Your instructions: The answer must consist of every line from the entries below that contains the word "synthesis".

START Records for the exercise

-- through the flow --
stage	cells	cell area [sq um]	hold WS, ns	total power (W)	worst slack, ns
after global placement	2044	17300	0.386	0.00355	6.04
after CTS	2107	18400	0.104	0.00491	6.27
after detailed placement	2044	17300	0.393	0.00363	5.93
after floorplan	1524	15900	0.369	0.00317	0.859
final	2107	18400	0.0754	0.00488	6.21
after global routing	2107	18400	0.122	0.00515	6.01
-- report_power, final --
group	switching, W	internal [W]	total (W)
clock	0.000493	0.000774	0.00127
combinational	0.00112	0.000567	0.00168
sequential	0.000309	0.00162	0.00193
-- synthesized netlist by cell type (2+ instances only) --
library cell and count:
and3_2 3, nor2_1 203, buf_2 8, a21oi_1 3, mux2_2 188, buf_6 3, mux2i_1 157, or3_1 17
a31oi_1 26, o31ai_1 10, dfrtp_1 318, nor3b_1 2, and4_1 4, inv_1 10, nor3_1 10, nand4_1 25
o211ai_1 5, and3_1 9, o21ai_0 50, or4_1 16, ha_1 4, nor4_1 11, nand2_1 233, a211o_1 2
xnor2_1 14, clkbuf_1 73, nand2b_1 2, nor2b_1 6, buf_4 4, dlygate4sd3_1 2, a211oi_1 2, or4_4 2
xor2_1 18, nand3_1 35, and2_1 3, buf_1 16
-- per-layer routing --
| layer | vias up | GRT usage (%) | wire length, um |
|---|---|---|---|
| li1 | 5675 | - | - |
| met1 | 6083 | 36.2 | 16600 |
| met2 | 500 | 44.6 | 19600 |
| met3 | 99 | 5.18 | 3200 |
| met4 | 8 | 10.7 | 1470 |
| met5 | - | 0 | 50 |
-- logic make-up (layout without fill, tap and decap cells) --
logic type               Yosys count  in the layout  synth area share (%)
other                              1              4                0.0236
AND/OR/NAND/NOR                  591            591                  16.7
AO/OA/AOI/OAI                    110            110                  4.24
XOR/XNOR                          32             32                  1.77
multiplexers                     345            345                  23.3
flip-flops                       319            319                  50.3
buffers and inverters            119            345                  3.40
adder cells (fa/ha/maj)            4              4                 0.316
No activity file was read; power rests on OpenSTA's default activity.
==> src/rtl/fb_pkg.sv <==
// rtl/fb_pkg.sv - shared framebuffer types and screen geometry
package fb_pkg;

   typedef logic [10:0] coord_t;

   typedef struct packed {
      logic [7:0] r;
      logic [7:0] g;
      logic [7:0] b;
   } rgb_t;

   typedef enum logic {
      ST_IDLE  = 1'b0,
      ST_CLEAR = 1'b1
   } state_t;

   localparam int FB_WIDTH  = 640;
   localparam int FB_HEIGHT = 480;

endpackage

==> src/rtl/rr_arbiter.sv <==
// rtl/rr_arbiter.sv - round-robin arbiter, one-hot grant, pointer moves on advance
module rr_arbiter #(
   parameter int N = 2
) (
   input  logic         clk50,
   input  logic         reset_n,
   input  logic [N-1:0] req,
   input  logic         advance,
   output logic [N-1:0] grant
);

   localparam int PW = (N > 1) ? $clog2(N) : 1;

   logic [PW-1:0] last_grant;
   logic [PW-1:0] next_grant;
   logic [PW-1:0] idx;
   logic          found;

   // Search begins one past the last winner so every client waits at most N-1 grants.
   always_comb begin
      grant      = '0;
      next_grant = last_grant;
      idx        = '0;
      found      = 1'b0;
      for (int i = 0; i < N; i++) begin
         idx = PW'((int'(last_grant) + 1 + i) % N);
         if (!found && req[idx]) begin
            grant[idx] = 1'b1;
            next_grant = idx;
            found      = 1'b1;
         end
      end
   end

   // Pointer starts at N-1 so client 0 is searched first after reset.
   always_ff @(posedge clk50 or negedge reset_n) begin
      if (!reset_n) begin
         last_grant <= PW'(N - 1);
      end else if (advance && found) begin
         last_grant <= next_grant;
      end
   end

endmodule

==> src/rtl/fb_write_scheduler.sv <==
// rtl/fb_write_scheduler.sv - shares the framebuffer write port between clients and a clear sequencer
module fb_write_scheduler
   import fb_pkg::*;
#(
   parameter int NREQ   = 2,
   parameter int WIDTH  = FB_WIDTH,
   parameter int HEIGHT = FB_HEIGHT
) (
   input  logic               clk50,
   input  logic               reset_n,
   input  logic [NREQ-1:0]    req_valid,
   output logic [NREQ-1:0]    req_ready,
   input  logic [NREQ*11-1:0] req_x,
   input  logic [NREQ*11-1:0] req_y,
   input  logic [NREQ*24-1:0] req_rgb,
   input  logic               clear_start,
   input  logic [23:0]        clear_color,
   output logic               clear_busy,
   output logic               clear_done,
   output logic [10:0]        fb_x,
   output logic [10:0]        fb_y,
   output logic [7:0]         fb_r,
   output logic [7:0]         fb_g,
   output logic [7:0]         fb_b,
   output logic               fb_pixel_write,
   output logic               fb_pixel_color,
   output logic [15:0]        dropped_count
);

   state_t          state;
   coord_t          cx;
   coord_t          cy;
   rgb_t            fill;
   logic [NREQ-1:0] arb_req;
   logic [NREQ-1:0] grant;
   coord_t          sel_x;
   coord_t          sel_y;
   rgb_t            sel_rgb;
   logic            in_range;

   // A clear request in IDLE wins over clients, so nobody is offered the port that cycle.
   assign arb_req = (reset_n && state == ST_IDLE && !clear_start) ? req_valid : '0;

   rr_arbiter #(.N(NREQ)) u_arb (
      .clk50   (clk50),
      .reset_n (reset_n),
      .req     (arb_req),
      .advance (|grant),
      .grant   (grant)
   );

   assign req_ready      = grant;
   assign fb_pixel_color = 1'b0;

   always_comb begin
      sel_x   = '0;
      sel_y   = '0;
      sel_rgb = '0;
      for (int i = 0; i < NREQ; i++) begin
         if (grant[i]) begin
            sel_x   = req_x[i*11 +: 11];
            sel_y   = req_y[i*11 +: 11];
            sel_rgb = req_rgb[i*24 +: 24];
         end
      end
   end

   assign in_range = ({21'd0, sel_x} < 32'(WIDTH)) && ({21'd0, sel_y} < 32'(HEIGHT));

   always_ff @(posedge clk50 or negedge reset_n) begin
      if (!reset_n) begin
         state          <= ST_IDLE;
         cx             <= '0;
         cy             <= '0;
         fill           <= '0;
         fb_x           <= '0;
         fb_y           <= '0;
         fb_r           <= '0;
         fb_g           <= '0;
         fb_b           <= '0;
         fb_pixel_write <= 1'b0;
         clear_busy     <= 1'b0;
         clear_done     <= 1'b0;
         dropped_count  <= '0;
      end else begin
         fb_pixel_write <= 1'b0;
         clear_busy     <= 1'b0;
         clear_done     <= 1'b0;
         case (state)
            ST_IDLE: begin
               if (clear_start) begin
                  fill  <= rgb_t'(clear_color);
                  cx    <= '0;
                  cy    <= '0;
                  state <= ST_CLEAR;
               end else if (|grant) begin
                  if (in_range) begin
                     fb_x           <= sel_x;
                     fb_y           <= sel_y;
                     fb_r           <= sel_rgb.r;
                     fb_g           <= sel_rgb.g;
                     fb_b           <= sel_rgb.b;
                     fb_pixel_write <= 1'b1;
                  end else if (dropped_count != 16'hFFFF) begin
                     dropped_count <= dropped_count + 16'd1;
                  end
               end
            end
            ST_CLEAR: begin
               fb_x           <= cx;
               fb_y           <= cy;
               fb_r           <= fill.r;
               fb_g           <= fill.g;
               fb_b           <= fill.b;
               fb_pixel_write <= 1'b1;
               clear_busy     <= 1'b1;
               if (cx == coord_t'(WIDTH - 1)) begin
                  cx <= '0;
                  if (cy == coord_t'(HEIGHT - 1)) begin
                     cy         <= '0;
                     clear_done <= 1'b1;
                     state      <= ST_IDLE;
                  end else begin
                     cy <= cy + 11'd1;
                  end
               end else begin
                  cx <= cx + 11'd1;
               end
            end
            default: state <= ST_IDLE;
         endcase
      end
   end

endmodule

==> config.mk <==
export PLATFORM = sky130hd
export DESIGN_NAME = fb_write_scheduler
export DESIGN_NICKNAME = d
export VERILOG_FILES = /design/src/rtl/fb_pkg.sv /design/src/rtl/rr_arbiter.sv /design/src/rtl/fb_write_scheduler.sv
export SDC_FILE = /design/constraint.sdc
export NUM_CORES = 1
export LEC_CHECK = 0
export ABC_AREA = 1
export BUFFER_PORTS_ARGS = -buffer_cell sky130_fd_sc_hd__buf_2
export CORE_MARGIN = 4
export CORE_UTILIZATION = 45
export CTS_CLUSTER_DIAMETER = 200
export DETAILED_ROUTE_END_ITERATION = 10
export PLACE_DENSITY = 0.8
export SLEW_MARGIN = 15
export SYNTH_ARGS = -nofsm -noshare
export SYNTH_HDL_FRONTEND = slang
export SYNTH_SLANG_ARGS = --single-unit
export TNS_END_PERCENT = 30
==> constraint.sdc <==
create_clock -name clk50 -period 5.8 [get_ports clk50]
set_input_delay 1.16 -clock clk50 [delete_from_list [all_inputs] [get_ports clk50]]
set_output_delay 1.16 -clock clk50 [all_outputs]
set_load 0.02 [all_outputs]
==> out/results.ini, run 1 <==
[timing]
rsz0062_at_grt=no
setup_tns_ps=0
worst_pin_slew_ps=1180
setup_viol=0
fin_ws_ps=1730
min_period_ps=4070
period_share_pct=70.2
fmax_ghz=0.245
max-slew-margin-rel_pct=21.2
hold_viol_final=0
fin_skew_ps=10.8
final_max_slew_viol_count=0

[finish]
multi_input_area_um2=2850
nets=1061
area_growth_pct=26.3
fillers=1205
regArea_um2=2830
layout-drive-gt1-share_pct=27.6

[floorplan]
initial_core_util_pct=46.0
core-area_um2=13200
chipHeight_um=124
rows=42
design.die.area_um2=15500
fp.dieW_um=124
ioPinCount=189

[critical_path]
path_max_fanout=37
critical_path_class=in -> out
crit_path_start_kind=input pin
crit_path_end_kind=output port
worst_ep_required_time_ps=4640
worstPathArrival_ps=2910

[synth]
seq_area_frac_synth_pct=46.4
synthesis.area_um2=6090
ys_top_cells_by_count=289 x nand2_1, 112 x dfrtp_1, 87 x nand3_1, 49 x inv_1, 48 x nand4_1
synth_top_area_cell=dfrtp_1
yosysMostFrequentCell=nand2_1
netlist_top_cells_area=dfrtp_1 46%, nand2_1 18%, nand3_1 7.1%
postSynth.asyncResetShare_pct=100
yosysUniqueCellTypes=41
yosysWarnings=0
yosys_register_bits=113
yosysTopAreaCellShare_pct=46.0
synth_edf_count=0
synth_fp_nets=889
postSynthAreaPerCell_um2=7.97
netlist_instances=765
synth-main-ff-cell=dfrtp_1

[clock_network]
cts_root_buffer=clkbuf_16
cts_hold_buffers=0
clk_latency_ps=420
ctsResizeCount=0
cts_tree=yes
htree_levels=4
cts_buffers=17
post_cts_buffers=0
clock_path_buffers=2
cts_sinks=113
path_clk_slew_ps=50

[placed_design]
dp.final_hpwl_mm=12.5
port_buffers=187
gp_congestion=0.937
dp_slack_ps=1370

[global_routing]
grt_antenna_before_repair=3
grt.busiest_layer=met2
use_met3_pct=6.73
grt.overflow.total=0
grt_first_pass_wirelength_mm=29.0
grt_pass1_vias=5832
grt_use_met2_pct=37.9
use_met1_pct=28.2
grt_max_degree=78
grt_use_total_pct=23.1

[run]
maxCapViolations=0

[pwr]
pwr_density_cell_nw_per_um2=334
power_mw=2.57
ir_drop_v=0.000203
p_leak_nw=4.13

[drt]
ant_nets=0
wire_per_inst_um=16.0
routed_wl_mm=18.0
vias=6052
drtIter0Drc=465
firstDrtPassIters=5
drt-vias-per-instance=5.37
drc_errors=0

[min_path]
hold_path_class=reg -> reg

[status]
outcome=finished, final reports clean

where the power goes:
group / internal [mW] / leakage, nW / total [mW] / switching, mW
sequential: 0.912 / 1.43 / 1.01 / 0.0961
clock: 0.734 / 0.305 / 1.09 / 0.355
combinational: 0.195 / 2.40 / 0.475 / 0.280
state kept, by name (all words and copies together), names as in the netlist:
register          count
clear_busy            1
clear_done            1
cx                   11
cy                   11
dropped_count        16
fb_b                  8
fb_g                  8
fb_pixel_write        1
fb_r                  8
fb_x                 11
fb_y                 11
fill                 24
state                 1
u_arb.last_grant      1
per-layer routing:
metal  up-vias  wire (um)
met2       249       8640
met4         2        637
li1       2889          -
met5         -         15
met1      2855       7450
met3        57       1280
final cells by class:
cell class                      count  area share [%]
Multi-Input combinational cell    561            37.0
Sequential cell                   113            36.8
Timing Repair Buffer              192            12.7
Clock buffer                       20            5.93
Tap cell                          176            2.86
Inverter                           52            2.53
Clock inverter                     11            2.10
Antenna cell                        3          0.0975
critical path, stage by stage:
cell,delay (ps)
buf_2,130
nor2_8,170
nand2_4,80
nor2_2,350
nand2_1,180
inv_2,540
buf_2,290
metrics by stage:
stage                     instances  util, %  hold slack [ps]  cell area, um2
after floorplan                 765        -              374            6090
after global placement         1094     53.4              451            7070
after detailed placement       1094     53.4              454            7070
after CTS                      1125     58.1              467            7690
after global routing           1127     58.1              487            7700
final                          1128     58.1              463            7700
cell families (layout without fill, tap and decap cells):
logic type / after synthesis / in the layout / synth area share [%]
flip-flops: 113 / 113 / 46.4
adder cells (fa/ha/maj): 3 / 3 / 0.616
AO/OA/AOI/OAI: 44 / 44 / 4.46
buffers and inverters: 91 / 275 / 6.77
AND/OR/NAND/NOR: 471 / 471 / 34.7
multiplexers: 24 / 24 / 4.43
other: 1 / 4 / 0.0615
XOR/XNOR: 18 / 18 / 2.59
placed cells by master (no fill, tap or decap), types with 14 or more instances in the layout:
| cell | instances |
|---|---|
| buf_2 | 186 |
| clkbuf_16 | 17 |
| dfrtp_1 | 111 |
| inv_1 | 49 |
| mux2_2 | 24 |
| nand2_1 | 289 |
| nand3_1 | 87 |
| nand4_1 | 48 |
| nor2_1 | 20 |
| o21ai_0 | 14 |
| xor2_1 | 14 |
worst paths after layout:
path                       slack (ps)                      endpoint  cells after the start           startpoint
hold / removal                    460           fb_y[4]$_DFFE_PN0P_                      2  fb_y[4]$_DFFE_PN0P_
setup reg to reg                 1880          fb_x[10]$_DFFE_PN0P_                     11      state$_DFF_PN0_
hold reg to reg                   460           fb_y[4]$_DFFE_PN0P_                      2  fb_y[4]$_DFFE_PN0P_
min in group asynchronous         880  dropped_count[4]$_DFFE_PN0P_                      2              reset_n
max in group asynchronous        3580          fill[14]$_DFFE_PN0P_                      3              reset_n
setup / recovery                 1730                  req_ready[1]                      7          clear_start
No activity file was read; power rests on OpenSTA's default activity.
==> inputs of run 2 (changes only) <==
--- a/config.mk
+++ b/config.mk
@@ -5,13 +5,13 @@
 export SDC_FILE = /design/constraint.sdc
 export NUM_CORES = 1
 export LEC_CHECK = 0
-export ABC_AREA = 1
+export ABC_AREA = 0
 export BUFFER_PORTS_ARGS = -buffer_cell sky130_fd_sc_hd__buf_2
 export CORE_MARGIN = 4
 export CORE_UTILIZATION = 45
 export CTS_CLUSTER_DIAMETER = 200
 export DETAILED_ROUTE_END_ITERATION = 10
-export PLACE_DENSITY = 0.8
+export PLACE_DENSITY = 0.84
 export SLEW_MARGIN = 15
 export SYNTH_ARGS = -nofsm -noshare
 export SYNTH_HDL_FRONTEND = slang
==> constraint.sdc (replaced) <==
create_clock -name clk50 -period 3.6 [get_ports clk50]
set_input_delay 0.72 -clock clk50 [delete_from_list [all_inputs] [get_ports clk50]]
set_output_delay 0.72 -clock clk50 [all_outputs]
set_load 0.02 [all_outputs]
==> out/results.ini, run 2 <==
[finish]
nets=854  ; was 1061
layout-drive-gt1-share_pct=35.5  ; was 27.6%
diodes=0  ; was 3
largest_reg_flops=24  ; unchanged
regArea_um2=2830  ; about the same
final_cell_mix=186 x buf_2, 111 x dfrtp_1, 107 x nand2_1  ; was 289 x nand2_1, 186 x buf_2, 111 x dfrtp_1
post-route-util_pct=59.4  ; was 58.1%
fillers=1090  ; was 1205
final_common_cell=buf_2  ; was nand2_1
top_regs=fill (24), dropped_count (16)  ; unchanged
area_growth_pct=28.5  ; was 26.3%
multi_input_area_um2=2560  ; was 2850 um2
final_area_um2=7190  ; was 7700 um2
regMostFlops=fill  ; unchanged

[drt]
firstDrtPassIters=5  ; unchanged
drtIter0Drc=436  ; was 465
wire_per_inst_um=17.2  ; was 16.0 um
drc_errors=0  ; unchanged
drt-vias-per-instance=5.69  ; was 5.37
routed_wl_mm=15.7  ; was 18.0 mm
vias=5181  ; was 6052
ant_nets=0  ; unchanged

[clock_network]
post_cts_buffers=0  ; unchanged
cts_sinks=113  ; unchanged
cts_buffers=17  ; unchanged
cts_hold_buffers=0  ; unchanged
cts_root_buffer=clkbuf_16  ; unchanged
path_clk_slew_ps=60  ; was 50 ps
cts_tree=yes  ; unchanged
clock_path_buffers=2  ; unchanged
ctsResizeCount=0  ; unchanged
htree_levels=4  ; unchanged
clk_latency_ps=410  ; was 420 ps

[status]
outcome=finished, final reports clean  ; unchanged

[pwr]
p_switching_mw=1.14  ; was 0.732 mW
pwr_density_cell_nw_per_um2=545  ; was 334 nW/um2
ir_drop_v=0.000396  ; was 0.000203 V
intPower_mw=2.77  ; was 1.84 mW
p_leak_nw=3.42  ; was 4.13 nW
pwr-share-clk_pct=38.9  ; was 42.4%
combPwrFrac_pct=17.9  ; was 18.5%
swShare_pct=29.2  ; was 28.4%
seq_power_share_pct=43.1  ; was 39.2%

[timing]
fin_skew_ps=8.26  ; was 10.8 ps
setup_tns_ps=0  ; unchanged
fmax_ghz=0.364
max-slew-margin-rel_pct=32.3  ; was 21.2%
rsz0062_at_grt=no  ; unchanged
final_max_slew_viol_count=0  ; unchanged
period_share_pct=76.3
hold_viol_final=0  ; unchanged
setup_viol=0  ; unchanged
min_period_ps=2750
worst_pin_slew_ps=1020  ; was 1180 ps

[synth]
yosys_register_bits=113  ; unchanged
netlist_top_cells_area=dfrtp_1 50%, nand2_1 7.2%, o221ai_1 5.5%  ; was dfrtp_1 46%, nand2_1 18%, nand3_1 7.1%
synthesis.area_um2=5600  ; was 6090 um2
synth_top_area_cell=dfrtp_1  ; unchanged
ys_top_cells_by_count=112 x dfrtp_1, 107 x nand2_1, 38 x a22oi_1, 35 x o221ai_1, 31 x clkbuf_1  ; was 289 x nand2_1, 112 x dfrtp_1, 87 x nand3_1, 49 x inv_1, 48 x nand4_1
seq_area_frac_synth_pct=50.6  ; was 46.4%
yosysTopAreaCellShare_pct=50.1  ; was 46.0%
synth-main-ff-cell=dfrtp_1  ; unchanged
postSynthAreaPerCell_um2=10.1  ; was 7.97 um2
synth_fp_nets=680  ; was 889
yosysMostFrequentCell=dfrtp_1  ; was nand2_1
netlist_instances=556  ; was 765
yosysWarnings=0  ; unchanged
synth_edf_count=0  ; unchanged
postSynth.asyncResetShare_pct=100  ; unchanged
yosysUniqueCellTypes=54  ; was 41

[global_routing]
grt_first_pass_wirelength_mm=25.3  ; was 29.0 mm
grt_max_degree=104  ; was 78
grt_use_total_pct=22.3  ; was 23.1%
grt_pass1_vias=5035  ; was 5832
grt_antenna_before_repair=2  ; was 3
grt.overflow.total=0  ; unchanged

[critical_path]
crit_start=state$_DFF_PN0_  ; was clear_start
reg2reg_slack_ps=850  ; was 1880 ps
worst_ep_required_time_ps=3920  ; was 4640 ps
path_max_fanout=103  ; was 37
timing.rr.end=cy[5]$_DFFE_PN0P_  ; was fb_x[10]$_DFFE_PN0P_
critical_path_class=reg -> reg  ; was in -> out
worstPathArrival_ps=3060  ; was 2910 ps
crit_path_end_kind=flip-flop  ; was output port
reg2regPathDepth=6  ; was 11
reg2reg_from=state$_DFF_PN0_  ; unchanged
crit_path_start_kind=flip-flop  ; was input pin

[placed_design]
gp_congestion=0.866  ; was 0.937
port_buffers=187  ; unchanged
dp.final_hpwl_mm=11.2  ; was 12.5 mm
placed_cell_area_um2=6660  ; was 7070 um2

[floorplan]
chipHeight_um=120  ; was 124 um
rows=40  ; was 42
core-area_um2=12100  ; was 13200 um2
initial_core_util_pct=46.2  ; was 46.0%
design.die.area_um2=14300  ; was 15500 um2
fp.dieW_um=120  ; was 124 um
ioPinCount=189  ; unchanged

[min_path]
hold_path_class=in -> async  ; was reg -> reg

[run]
maxCapViolations=0  ; unchanged

## run 2: changes by cell type after synthesis, moves of 6 or more
cell	previous run	this run
nand2_1	289	107
nand3_1	87	18
inv_1	49	4
a22oi_1	0	38
nand4_1	48	10
o221ai_1	0	35
o21ai_0	14	30
clkbuf_1	17	31
and3_1	0	11
nor2b_1	0	6
## run 2: worst max-delay path: stages (launching register included)
cell	delay, ps
dfrtp_4	410
buf_4	740
nor2b_2	260
buf_4	330
a21oi_1	620
o21ai_0	180
o21ai_0	110
## run 2: cell families after synthesis
group	count (synthesis)	synth area share, %
flops	113	50.6
compound gates	142	19.0
simple gates	204	17.8
other cells	1	0.0670
xor+xnor	20	3.13
buf+inv	48	3.76
fa+ha+maj	3	0.671
mux	25	5.03
## run 2: area by class of cell
| type | count | area share [%] |
|---|---|---|
| clock buffer | 25 | 6.61 |
| clock inverter | 7 | 0.835 |
| sequential | 113 | 39.4 |
| tap | 168 | 2.92 |
| multi-input combinational | 395 | 35.6 |
| timing repair buffer | 198 | 14.4 |
| inverter | 5 | 0.261 |
## run 2: worst max path at each step
stage                                to  slack [ps]  cells after the start
finish                cy[5]$_DFFE_PN0P_         850                      6
global route          cy[6]$_DFFE_PN0P_         530                      6
CTS                   cy[5]$_DFFE_PN0P_         800                      6
detailed placement  fb_x[2]$_DFFE_PN0P_         520                      9
global placement    fb_x[5]$_DFFE_PN0P_         620                      8
floorplan                  req_ready[0]        1040                      5
## run 2: power groups by stage
stage                     clock network, mW  logic (mW)  registers, mW
after floorplan                           0       0.309           1.79
after global placement                    0       0.682           1.70
after detailed placement                  0       0.709           1.70
after CTS                              1.55       0.710           1.69
after global routing                   1.62       0.785           1.73
final                                  1.53       0.701           1.69
## run 2: layer usage
metal	track usage, %	share of wire [%]	wire length [um]
met5	0	0.089	14
met4	7.44	1.8	287
met3	8.06	9.5	1490
met2	35.9	47	7430
met1	27.9	41	6450
## run 2: stage by stage
step                      worst slack (ps)  power, mW  hold slack [ps]  cells
after detailed placement               519       2.41              469    879
after global placement                 617       2.38              462    879
after global routing                   530       4.13              455    911
final                                  853       3.92              421    911
after CTS                              803       3.95              433    911
after floorplan                       1040       2.10              424    556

END Records for the exercise

Task response:
synthesis.area_um2=6090
logic type / after synthesis / in the layout / synth area share [%]
synthesis.area_um2=5600  ; was 6090 um2
## run 2: changes by cell type after synthesis, moves of 6 or more
## run 2: cell families after synthesis
group	count (synthesis)	synth area share, %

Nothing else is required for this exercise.